Nanomaterials can enhance the performance of diagnostic assays by providing additional binding sites for detection antibodies. This leads to an increase in signal intensity. Gold nanoparticles, in particular, are effective colored reporters due to their high color intensity, which can improve the sensitivity of lateral flow tests (LFTs) [16] Additionally, gold nanoparticles have other favorable characteristics, such as cost-effectiveness, ease of production, stability in dried form, and the ability to be easily conjugated with biomolecules. These properties make gold nanoparticles an ideal choice as signal reporters in industrial applications [12, 17]. Additionally, mesoporous silica nanoparticles (MSN) of the mobile crystalline material (MCM)-41 type offer efficient immobilization of proteins on nitrocellulose membranes, ensuring good efficiency, immune reactivity, and stability of the immobilized protein [18].

In 2019, Kamel et al. developed a convenient and sensitive gold nanoparticle-based lateral flow test strip (LFTS) assay for rapid detection of soluble egg antigen (SEA) from S. mansoni in serum and urine samples of schistosomiasis-infected patients, utilizing colloidal AuNPs and MSN. After large-scale production, purification, and characterization of the produced monoclonal antibodies (4D/1D), the LFTS was constructed using gold-conjugated detector monoclonal antibodies and MCM-41-conjugated capture monoclonal antibodies for immobilization on the nitrocellulose membrane. Through optimization and standardization of working conditions, we tested the developed strip using serum and urine samples from infected patients. Our previous results were very promising, with a specificity of 97.5% and sensitivity of 98.3% in urine [5].

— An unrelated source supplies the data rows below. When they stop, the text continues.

[src/rtl/pip_pkg.sv]
package pip_pkg;

    typedef enum logic [1:0] {
        GRP_G0   = 2'd0,
        GRP_G1S  = 2'd1,
        GRP_G1NS = 2'd2,
        GRP_NONE = 2'd3
    } pip_grp_e;

    typedef enum logic {
        LT_IDLE = 1'b0,
        LT_PEND = 1'b1
    } pip_lt_e;

    // Configured group of one software interrupt
    function automatic pip_grp_e cfg_group(input logic grp_bit,
                                           input logic mod_bit,
                                           input logic sec_dis);
        if (grp_bit)
            return GRP_G1NS;
        else if (mod_bit && !sec_dis)
            return GRP_G1S;
        else
            return GRP_G0;
    endfunction

endpackage

[src/rtl/pip_sgi_filter.sv]
module pip_sgi_filter
    import pip_pkg::*;
#(
    parameter int NUM_SGI = 16,
    localparam int IDW = $clog2(NUM_SGI)
) (
    input  logic               clk,
    input  logic               rst_n,
    input  logic               req_vld,
    input  logic [1:0]         req_grp,
    input  logic [IDW-1:0]     req_id,
    input  logic               req_ns,
    input  logic [NUM_SGI-1:0] grp_bits,
    input  logic [NUM_SGI-1:0] mod_bits,
    input  logic [2*NUM_SGI-1:0] perm_bits,
    input  logic               sec_dis,
    output logic [NUM_SGI-1:0] set_vec
);

    pip_grp_e   tgt_grp;
    pip_grp_e   eff_grp;
    logic [1:0] perm;
    logic       grp_ok;
    logic       perm_ok;
    logic       accept;

    always_comb begin
        tgt_grp = cfg_group(grp_bits[req_id], mod_bits[req_id], sec_dis);
        eff_grp = pip_grp_e'(req_grp);
        if (eff_grp == GRP_G1S && tgt_grp == GRP_G0)
            eff_grp = GRP_G0;
        grp_ok  = (eff_grp == tgt_grp);
        perm    = perm_bits[2*req_id +: 2];
        perm_ok = 1'b1;
        if (req_ns && !sec_dis) begin
            unique case (tgt_grp)
                GRP_G0:  perm_ok = (perm >= 2'd1);
                GRP_G1S: perm_ok = (perm >= 2'd2);
                default: perm_ok = 1'b1;
            endcase
        end
        accept  = req_vld && grp_ok && perm_ok;
        set_vec = accept ? (NUM_SGI'(1) << req_id) : '0;
    end

    // no valid request, no set
    a_r11_idle_quiet: assert property (@(posedge clk) disable iff (!rst_n)
        !req_vld |-> (set_vec == '0));

    // at most the one target is set
    a_r10_single_target: assert property (@(posedge clk) disable iff (!rst_n)
        $onehot0(set_vec) && ((set_vec & ~(NUM_SGI'(1) << req_id)) == '0));

    // a non-secure group 1 request never lands on a group 0 target
    a_r8_ns_on_g0_dropped: assert property (@(posedge clk) disable iff (!rst_n)
        (req_grp == 2'd2 && !grp_bits[req_id]) |-> (set_vec == '0));

    // secure-group-1 target with a low permission refuses non-secure requests
    a_r9_perm_low_dropped: assert property (@(posedge clk) disable iff (!rst_n)
        (req_ns && !sec_dis && !grp_bits[req_id] && mod_bits[req_id]
         && perm_bits[2*req_id + 1] == 1'b0) |-> (set_vec == '0));

endmodule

Study Design and Sample Collection

This study aims to compare the effectiveness of the developed LFTS with the commercially available POC-CCA kit for the rapid detection of S. mansoni SEA in urine samples of infected patients as a validation step for large-scale application in routine diagnosis. Samples were collected from endemic hotspots in the Nile Delta, specifically Elkhamseeny and Sandala villages in Kafr Elsheikh Governorate. Three hundred (300) stool samples were screened using the KK technique for S. mansoni infection. Only 60 cases tested positive and were included in this study, along with 20 negative cases used as a control group of matched sex and aged from 12 to 30 years.

The positive cases were subdivided according to the number of eggs per gram (EPG) into the light infection group (12 cases) (< 50 EPG), moderate infection group (11 cases) (51–100 EPG), and heavy infection group (37 cases) (≥ 100 EPG). Urine samples from all included subjects were collected, centrifuged for 5 min at 2000 rpm, and then the supernatant was collected and stored at -20 °C until used.

Methods

Production of S.mansoni SEA-mAbs

Hybridoma cells secreting mAbs (4D/1D), which were raised against S. mansoni SEA, were developed and cryopreserved at the Immunology Department of TBRI in Cairo, Egypt. The mAbs (4D/1D) were characterized as IgG1 kappa-type light chain antibodies that recognize repetitive epitopes on SEA, allowing their use as both antigen-capturing and detecting antibodies in sandwich assays. The reactivity of the hybridoma cells against SEA was checked by indirect ELISA after revival and propagation in a culture medium. Large-scale production of mAbs was maintained by injecting hybridoma cells (2 × 106/ml) intraperitoneally into BALB/c mice to develop ascitic fluid. The produced mAbs were then purified by ammonium sulfate precipitation according to Nowotny [19], followed by treatment with caprylic acid according to McKinney and Parkinson [20].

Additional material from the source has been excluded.